In connection with the IPO, the Stabilising Manager, or any of its agents, may (but will be under no obligation to), to the extent permitted by applicable law, over-allot Shares or effect other transactions with a view to supporting the market price of the Shares at a higher level than that which might otherwise prevail in the open market. The Stabilising Manager is not required to enter into such transactions and such transactions may be effected on any stock market, over-the-counter market, stock exchange or otherwise and may be undertaken at any time during the period commencing on the date of the commencement of conditional dealings of the Shares on the London Stock Exchange and ending no later than 30 calendar days thereafter. However, there will be no obligation on the Stabilising Manager or any of its agents to effect stabilising transactions and there is no assurance that stabilising transactions will be undertaken. Such stabilising measures, if commenced, may be discontinued at any time without prior notice. In no event will measures be taken to stabilise the market price of the Shares above the offer price. Save as required by law or regulation, neither the Stabilising Manager nor any of its agents intends to disclose the extent of any over-allotments made and/or stabilisation transactions conducted in relation to the IPO.

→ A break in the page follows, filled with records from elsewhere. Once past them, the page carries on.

===== config.mk =====
export PLATFORM = sky130hd
export DESIGN_NAME = wb_unit
export DESIGN_NICKNAME = d
export VERILOG_FILES = /design/src/rtl/wb_unit_pkg.sv /design/src/rtl/wb_load_align.sv /design/src/rtl/wb_unit.sv
export SDC_FILE = /design/constraint.sdc
export NUM_CORES = 1
export LEC_CHECK = 0
export CORE_MARGIN = 2
export CORE_UTILIZATION = 35
export DETAILED_ROUTE_END_ITERATION = 7
export PLACE_DENSITY = 0.7
export SLEW_MARGIN = 40
export SYNTH_ARGS = -nofsm -noshare
export SYNTH_HDL_FRONTEND = slang
export SYNTH_SLANG_ARGS = --single-unit

===== constraint.sdc =====
create_clock -name clk -period 2.1 [get_ports clk]
set_clock_uncertainty 0.2 [all_clocks]
set_input_delay 0.21 -clock clk [delete_from_list [all_inputs] [get_ports clk]]
set_output_delay 0.21 -clock clk [all_outputs]
set_load 0.005 [all_outputs]

===== src/rtl/wb_unit_pkg.sv =====
// ---------------------------------------------------------------------------
// wb_unit_pkg
//   Shared definitions for the write-back unit and its load aligner:
//   default widths, RISC-V load funct3 encodings, the write-back FSM state
//   type and a helper that classifies a load request as illegal/misaligned.
// ---------------------------------------------------------------------------
package wb_unit_pkg;

    localparam int XLEN_DEF        = 32;
    localparam int REG_ADDR_W_DEF  = 5;
    localparam int MEM_TIMEOUT_DEF = 15;

    // Load funct3 encodings
    localparam logic [2:0] F3_LB  = 3'b000;
    localparam logic [2:0] F3_LH  = 3'b001;
    localparam logic [2:0] F3_LW  = 3'b010;
    localparam logic [2:0] F3_LBU = 3'b100;
    localparam logic [2:0] F3_LHU = 3'b101;

    typedef enum logic [2:0] {
        ST_IDLE      = 3'd0,
        ST_LOAD_REQ  = 3'd1,
        ST_LOAD_WAIT = 3'd2,
        ST_WRITE     = 3'd3,
        ST_ERR       = 3'd4
    } wb_state_e;

    // True when the load can never be serviced: unknown width encoding, a
    // halfword on an odd address, or a word that is not 4-byte aligned.
    function automatic logic load_is_bad(input logic [2:0] funct3,
                                         input logic [1:0] addr_lo);
        logic bad;
        case (funct3)
            F3_LB, F3_LBU: bad = 1'b0;
            F3_LH, F3_LHU: bad = addr_lo[0];
            F3_LW:         bad = (addr_lo != 2'b00);
            default:       bad = 1'b1;
        endcase
        return bad;
    endfunction

endpackage


===== src/rtl/wb_load_align.sv =====
// ---------------------------------------------------------------------------
// wb_load_align
//   Combinational load data aligner. Picks the byte or halfword addressed by
//   addr_lo out of a read word and sign- or zero-extends it; words pass
//   through unchanged. Kept as its own block so the MEM stage can reuse it.
//
//   funct3   in  3     load type (bit 2 set = unsigned)
//   addr_lo  in  2     low address bits of the load
//   rdata    in  XLEN  raw word returned by data memory
//   data     out XLEN  aligned, extended load result
// ---------------------------------------------------------------------------
module wb_load_align
    import wb_unit_pkg::*;
#(
    parameter int XLEN = XLEN_DEF
) (
    input  logic [2:0]      funct3,
    input  logic [1:0]      addr_lo,
    input  logic [XLEN-1:0] rdata,
    output logic [XLEN-1:0] data
);

    logic [7:0]  byte_lane [4];
    logic [7:0]  sel_byte;
    logic [15:0] sel_half;
    logic        is_signed;

    genvar gi;
    generate
        for (gi = 0; gi < 4; gi++) begin : g_lane
            assign byte_lane[gi] = rdata[8*gi +: 8];
        end
    endgenerate

    assign sel_byte  = byte_lane[addr_lo];
    // Halfword alignment is already guaranteed upstream, so only bit 1 matters.
    assign sel_half  = addr_lo[1] ? rdata[31:16] : rdata[15:0];
    assign is_signed = ~funct3[2];

    always_comb begin
        data = rdata;
        case (funct3[1:0])
            2'b00:   data = {{(XLEN-8){is_signed & sel_byte[7]}}, sel_byte};
            2'b01:   data = {{(XLEN-16){is_signed & sel_half[15]}}, sel_half};
            default: data = rdata;
        endcase
    end

endmodule


===== src/rtl/wb_unit.sv =====
// ---------------------------------------------------------------------------
// wb_unit
//   Write-back unit: writer side of the register file. Accepts one retiring
//   instruction per handshake. ALU results are written the cycle after
//   accept; loads issue a one-cycle data-memory read strobe, wait (bounded)
//   for the response, align/extend it and then write. Writes to x0 are
//   suppressed. Illegal/misaligned loads and memory timeouts retire with an
//   error pulse and no write.
//
//   clk            in   rising-edge clock
//   rst            in   asynchronous, active-low reset
//   req_valid      in   retire request valid
//   req_ready      out  unit can accept a request (registered)
//   req_reg_write  in   instruction writes rd
//   req_is_load    in   instruction is a load
//   req_funct3     in   load type
//   req_rd         in   destination register
//   req_addr       in   load effective address
//   req_alu_result in   result for non-load instructions
//   dmem_rd_en     out  one-cycle read strobe
//   dmem_addr      out  word-aligned read address (stable while loading)
//   dmem_rvalid    in   read data valid
//   dmem_rdata     in   read data word
//   rf_we          out  register-file write enable
//   rf_waddr       out  register-file write index (0 when rf_we=0)
//   rf_wdata       out  register-file write data  (0 when rf_we=0)
//   wb_done        out  one-cycle pulse: request retired
//   wb_err         out  one-cycle pulse with wb_done on error
// ---------------------------------------------------------------------------
module wb_unit
    import wb_unit_pkg::*;
#(
    parameter int XLEN        = XLEN_DEF,
    parameter int REG_ADDR_W  = REG_ADDR_W_DEF,
    parameter int MEM_TIMEOUT = MEM_TIMEOUT_DEF
) (
    input  logic                  clk,
    input  logic                  rst,
    input  logic                  req_valid,
    output logic                  req_ready,
    input  logic                  req_reg_write,
    input  logic                  req_is_load,
    input  logic [2:0]            req_funct3,
    input  logic [REG_ADDR_W-1:0] req_rd,
    input  logic [XLEN-1:0]       req_addr,
    input  logic [XLEN-1:0]       req_alu_result,
    output logic                  dmem_rd_en,
    output logic [XLEN-1:0]       dmem_addr,
    input  logic                  dmem_rvalid,
    input  logic [XLEN-1:0]       dmem_rdata,
    output logic                  rf_we,
    output logic [REG_ADDR_W-1:0] rf_waddr,
    output logic [XLEN-1:0]       rf_wdata,
    output logic                  wb_done,
    output logic                  wb_err
);

    localparam int              CNT_W       = $clog2(MEM_TIMEOUT + 1);
    localparam logic [CNT_W-1:0] TIMEOUT_CNT = CNT_W'(MEM_TIMEOUT);

    wb_state_e             state_reg, state_next;
    logic                  ready_reg;
    logic [CNT_W-1:0]      cnt_reg, cnt_next;
    logic [REG_ADDR_W-1:0] rd_reg;
    logic                  reg_write_reg;
    logic [2:0]            funct3_reg;
    logic [XLEN-1:0]       addr_reg;
    logic [XLEN-1:0]       result_reg;

    logic                  handshake;
    logic                  load_capture;
    logic                  write_en;
    logic [XLEN-1:0]       aligned_data;

    // ready_reg is only ever set when the FSM is headed for IDLE, so the
    // state check is belt-and-braces against a stray ready.
    assign handshake = req_valid & ready_reg & (state_reg == ST_IDLE);
    assign req_ready = ready_reg;
    assign write_en  = reg_write_reg & (rd_reg != '0);

    wb_load_align #(
        .XLEN (XLEN)
    ) u_align (
        .funct3  (funct3_reg),
        .addr_lo (addr_reg[1:0]),
        .rdata   (dmem_rdata),
        .data    (aligned_data)
    );

    // ---------------- state and datapath registers ----------------
    always_ff @(posedge clk or negedge rst) begin
        if (!rst) begin
            state_reg     <= ST_IDLE;
            ready_reg     <= 1'b0;
            cnt_reg       <= '0;
            rd_reg        <= '0;
            reg_write_reg <= 1'b0;
            funct3_reg    <= 3'b000;
            addr_reg      <= '0;
            result_reg    <= '0;
        end else begin
            state_reg <= state_next;
            // Registered ready: low through reset, rises one edge after release.
            ready_reg <= (state_next == ST_IDLE);
            cnt_reg   <= cnt_next;
            if (handshake) begin
                rd_reg        <= req_rd;
                reg_write_reg <= req_reg_write;
                funct3_reg    <= req_funct3;
                addr_reg      <= req_addr;
                result_reg    <= req_alu_result;
            end else if (load_capture) begin
                result_reg    <= aligned_data;
            end
        end
    end

    // ---------------- next state and outputs ----------------
    always_comb begin
        state_next   = state_reg;
        cnt_next     = cnt_reg;
        load_capture = 1'b0;
        dmem_rd_en   = 1'b0;
        dmem_addr    = '0;
        rf_we        = 1'b0;
        rf_waddr     = '0;
        rf_wdata     = '0;
        wb_done      = 1'b0;
        wb_err       = 1'b0;

        case (state_reg)
            ST_IDLE: begin
                if (handshake) begin
                    if (!req_is_load)
                        state_next = ST_WRITE;
                    else if (load_is_bad(req_funct3, req_addr[1:0]))
                        state_next = ST_ERR;
                    else
                        state_next = ST_LOAD_REQ;
                end
            end

            ST_LOAD_REQ: begin
                dmem_rd_en = 1'b1;
                dmem_addr  = {addr_reg[XLEN-1:2], 2'b00};
                cnt_next   = '0;
                state_next = ST_LOAD_WAIT;
            end

            ST_LOAD_WAIT: begin
                dmem_addr = {addr_reg[XLEN-1:2], 2'b00};
                cnt_next  = cnt_reg + 1'b1;
                // Response wins even on the cycle the budget runs out.
                if (dmem_rvalid) begin
                    load_capture = 1'b1;
                    state_next   = ST_WRITE;
                end else if (cnt_next == TIMEOUT_CNT) begin
                    state_next   = ST_ERR;
                end
            end

            ST_WRITE: begin
                rf_we      = write_en;
                rf_waddr   = write_en ? rd_reg : '0;
                rf_wdata   = write_en ? result_reg : '0;
                wb_done    = 1'b1;
                state_next = ST_IDLE;
            end

            ST_ERR: begin
                wb_done    = 1'b1;
                wb_err     = 1'b1;
                state_next = ST_IDLE;
            end

            default: state_next = ST_IDLE;
        endcase
    end

endmodule
File: src/rtl/rpm_meas_sched_if.sv
// Result handshake between the tachometer scheduler (master) and the display logic (slave).
interface rpm_meas_sched_if #(
  parameter int CH_W = 1
);
  logic            res_valid;
  logic            res_ready;
  logic [7:0]      res_data;
  logic [CH_W-1:0] res_ch;
  logic            res_sat;

  modport master (output res_valid, res_data, res_ch, res_sat, input res_ready);
  modport slave  (input res_valid, res_data, res_ch, res_sat, output res_ready);
endinterface

File: src/rtl/rpm_meas_sched.sv
// Round-robin pulse-count tachometer scheduler: one synchronizer/edge detector/counter
// shared across NCH active-low pulse sources, one gated measurement per channel.
module rpm_meas_sched #(
  parameter int NCH           = 2,
  parameter int CH_W          = 1,
  parameter int GATE_CYCLES   = 50000000,
  parameter int SETTLE_CYCLES = 4,
  parameter int CNT_W         = 13,
  parameter int SHIFT         = 5
) (
  input  logic             clk,
  input  logic             reset,
  input  logic             enable,
  input  logic [NCH-1:0]   pulse_n,
  rpm_meas_sched_if.master res,
  output logic [CH_W-1:0]  cur_ch,
  output logic             gate_active,
  output logic             busy
);

  localparam int TMAX  = (GATE_CYCLES > SETTLE_CYCLES) ? GATE_CYCLES : SETTLE_CYCLES;
  localparam int TIM_W = $clog2(TMAX + 1);

  localparam logic [TIM_W-1:0] SETTLE_LOAD = TIM_W'(SETTLE_CYCLES - 1);
  localparam logic [TIM_W-1:0] GATE_LOAD   = TIM_W'(GATE_CYCLES - 1);
  localparam logic [CNT_W-1:0] CNT_MAX     = '1;
  localparam logic [CH_W-1:0]  LAST_CH     = CH_W'(NCH - 1);

  typedef enum logic [2:0] {
    S_IDLE,
    S_SETTLE,
    S_GATE,
    S_SCALE,
    S_PRESENT
  } state_e;

  state_e           state_q, state_d;
  logic [TIM_W-1:0] timer_q, timer_d;
  logic [CNT_W-1:0] count_q, count_d;
  logic             ovf_q, ovf_d;
  logic [CH_W-1:0]  ch_q, ch_d;
  logic             valid_q, valid_d;
  logic [7:0]       data_q, data_d;
  logic [CH_W-1:0]  rch_q, rch_d;
  logic             sat_q, sat_d;
  logic             sync1_q, sync2_q, hist_q;

  logic             pulse_edge;
  logic [CNT_W-1:0] scaled;
  logic             scaled_big;

  // NOTE: sequential state uses non-blocking assignments so every flop samples pre-edge values.
  always_ff @(posedge clk or negedge reset) begin
    if (!reset) begin
      sync1_q <= 1'b0;
      sync2_q <= 1'b0;
      hist_q  <= 1'b0;
    end else begin
      sync1_q <= ~pulse_n[ch_q];
      sync2_q <= sync1_q;
      hist_q  <= sync2_q;
    end
  end

  assign pulse_edge = sync2_q & ~hist_q;
  assign scaled     = count_q >> SHIFT;
  assign scaled_big = |(scaled >> 8);

  always_ff @(posedge clk or negedge reset) begin
    if (!reset) begin
      state_q <= S_IDLE;
      timer_q <= '0;
      count_q <= '0;
      ovf_q   <= 1'b0;
      ch_q    <= '0;
      valid_q <= 1'b0;
      data_q  <= '0;
      rch_q   <= '0;
      sat_q   <= 1'b0;
    end else begin
      state_q <= state_d;
      timer_q <= timer_d;
      count_q <= count_d;
      ovf_q   <= ovf_d;
      ch_q    <= ch_d;
      valid_q <= valid_d;
      data_q  <= data_d;
      rch_q   <= rch_d;
      sat_q   <= sat_d;
    end
  end

  // NOTE: every signal gets its hold value first, so no branch can leave one unassigned (no latches).
  always_comb begin
    state_d = state_q;
    timer_d = timer_q;
    count_d = count_q;
    ovf_d   = ovf_q;
    ch_d    = ch_q;
    valid_d = valid_q;
    data_d  = data_q;
    rch_d   = rch_q;
    sat_d   = sat_q;

    unique case (state_q)
      S_IDLE: begin
        if (enable) begin
          state_d = S_SETTLE;
          timer_d = SETTLE_LOAD;
          count_d = '0;
          ovf_d   = 1'b0;
        end
      end
      S_SETTLE: begin
        if (!enable) begin
          state_d = S_IDLE;
          count_d = '0;
          ovf_d   = 1'b0;
        end else if (timer_q == '0) begin
          state_d = S_GATE;
          timer_d = GATE_LOAD;
        end else begin
          timer_d = timer_q - 1'b1;
        end
      end
      S_GATE: begin
        if (!enable) begin
          state_d = S_IDLE;
          count_d = '0;
          ovf_d   = 1'b0;
        end else begin
          // Counter sticks at full scale; ovf marks that the true count may be higher.
          if (pulse_edge && (count_q != CNT_MAX)) begin
            count_d = count_q + 1'b1;
            if (count_q == CNT_MAX - 1'b1) ovf_d = 1'b1;
          end
          if (timer_q == '0) state_d = S_SCALE;
          else               timer_d = timer_q - 1'b1;
        end
      end
      S_SCALE: begin
        state_d = S_PRESENT;
        valid_d = 1'b1;
        data_d  = scaled_big ? 8'hFF : 8'(scaled);
        sat_d   = ovf_q | scaled_big;
        rch_d   = ch_q;
      end
      S_PRESENT: begin
        if (res.res_ready) begin
          valid_d = 1'b0;
          ch_d    = (ch_q == LAST_CH) ? '0 : ch_q + 1'b1;
          if (enable) begin
            state_d = S_SETTLE;
            timer_d = SETTLE_LOAD;
            count_d = '0;
            ovf_d   = 1'b0;
          end else begin
            state_d = S_IDLE;
          end
        end
      end
      default: state_d = S_IDLE;
    endcase
  end

  assign res.res_valid = valid_q;
  assign res.res_data  = data_q;
  assign res.res_ch    = rch_q;
  assign res.res_sat   = sat_q;
  assign cur_ch        = ch_q;
  assign gate_active   = (state_q == S_GATE);
  assign busy          = (state_q != S_IDLE);

endmodule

In connection with the IPO, the Stabilising Manager may, for stabilisation purposes, over-allot Shares up to a maximum of 15 per cent. of the total number of Shares comprised in the IPO. For the purposes of allowing the Stabilising Manager to cover short positions resulting from any such over-allotments and/or from sales of Shares effected by it during the stabilisation period, it is expected that the Over-Allotment Shareholders will grant to the Stabilising Manager, on behalf of the Banks, the Over-Allotment Option pursuant to which the Stabilising Manager may purchase or procure purchasers for additional Shares up to a maximum of 15 per cent. of the total number of Shares comprised in the IPO Over-Allotment Shares at the offer price. The Over-Allotment Option will be exercisable in whole or in part, upon notice by the Stabilising Manager, at any time for 30 calendar days after the commencement of conditional trading of the Shares on the London Stock Exchange. Any Over-Allotment Shares made available pursuant to the Over-Allotment Option will be sold on the same terms and conditions as the Shares being sold or issued in the IPO and will form a single class for all purposes with the other Shares. Save as required by law or regulation, neither the Stabilising Manager nor any of its agents intends to disclose the extent of any over-allotments made and/or stabilisation transactions conducted in relation to the IPO.
Certain figures contained in this announcement, including financial information, have been subject to rounding adjustments. Accordingly, in certain instances, the sum or percentage change of the numbers contained in this announcement may not conform exactly with the total figure given.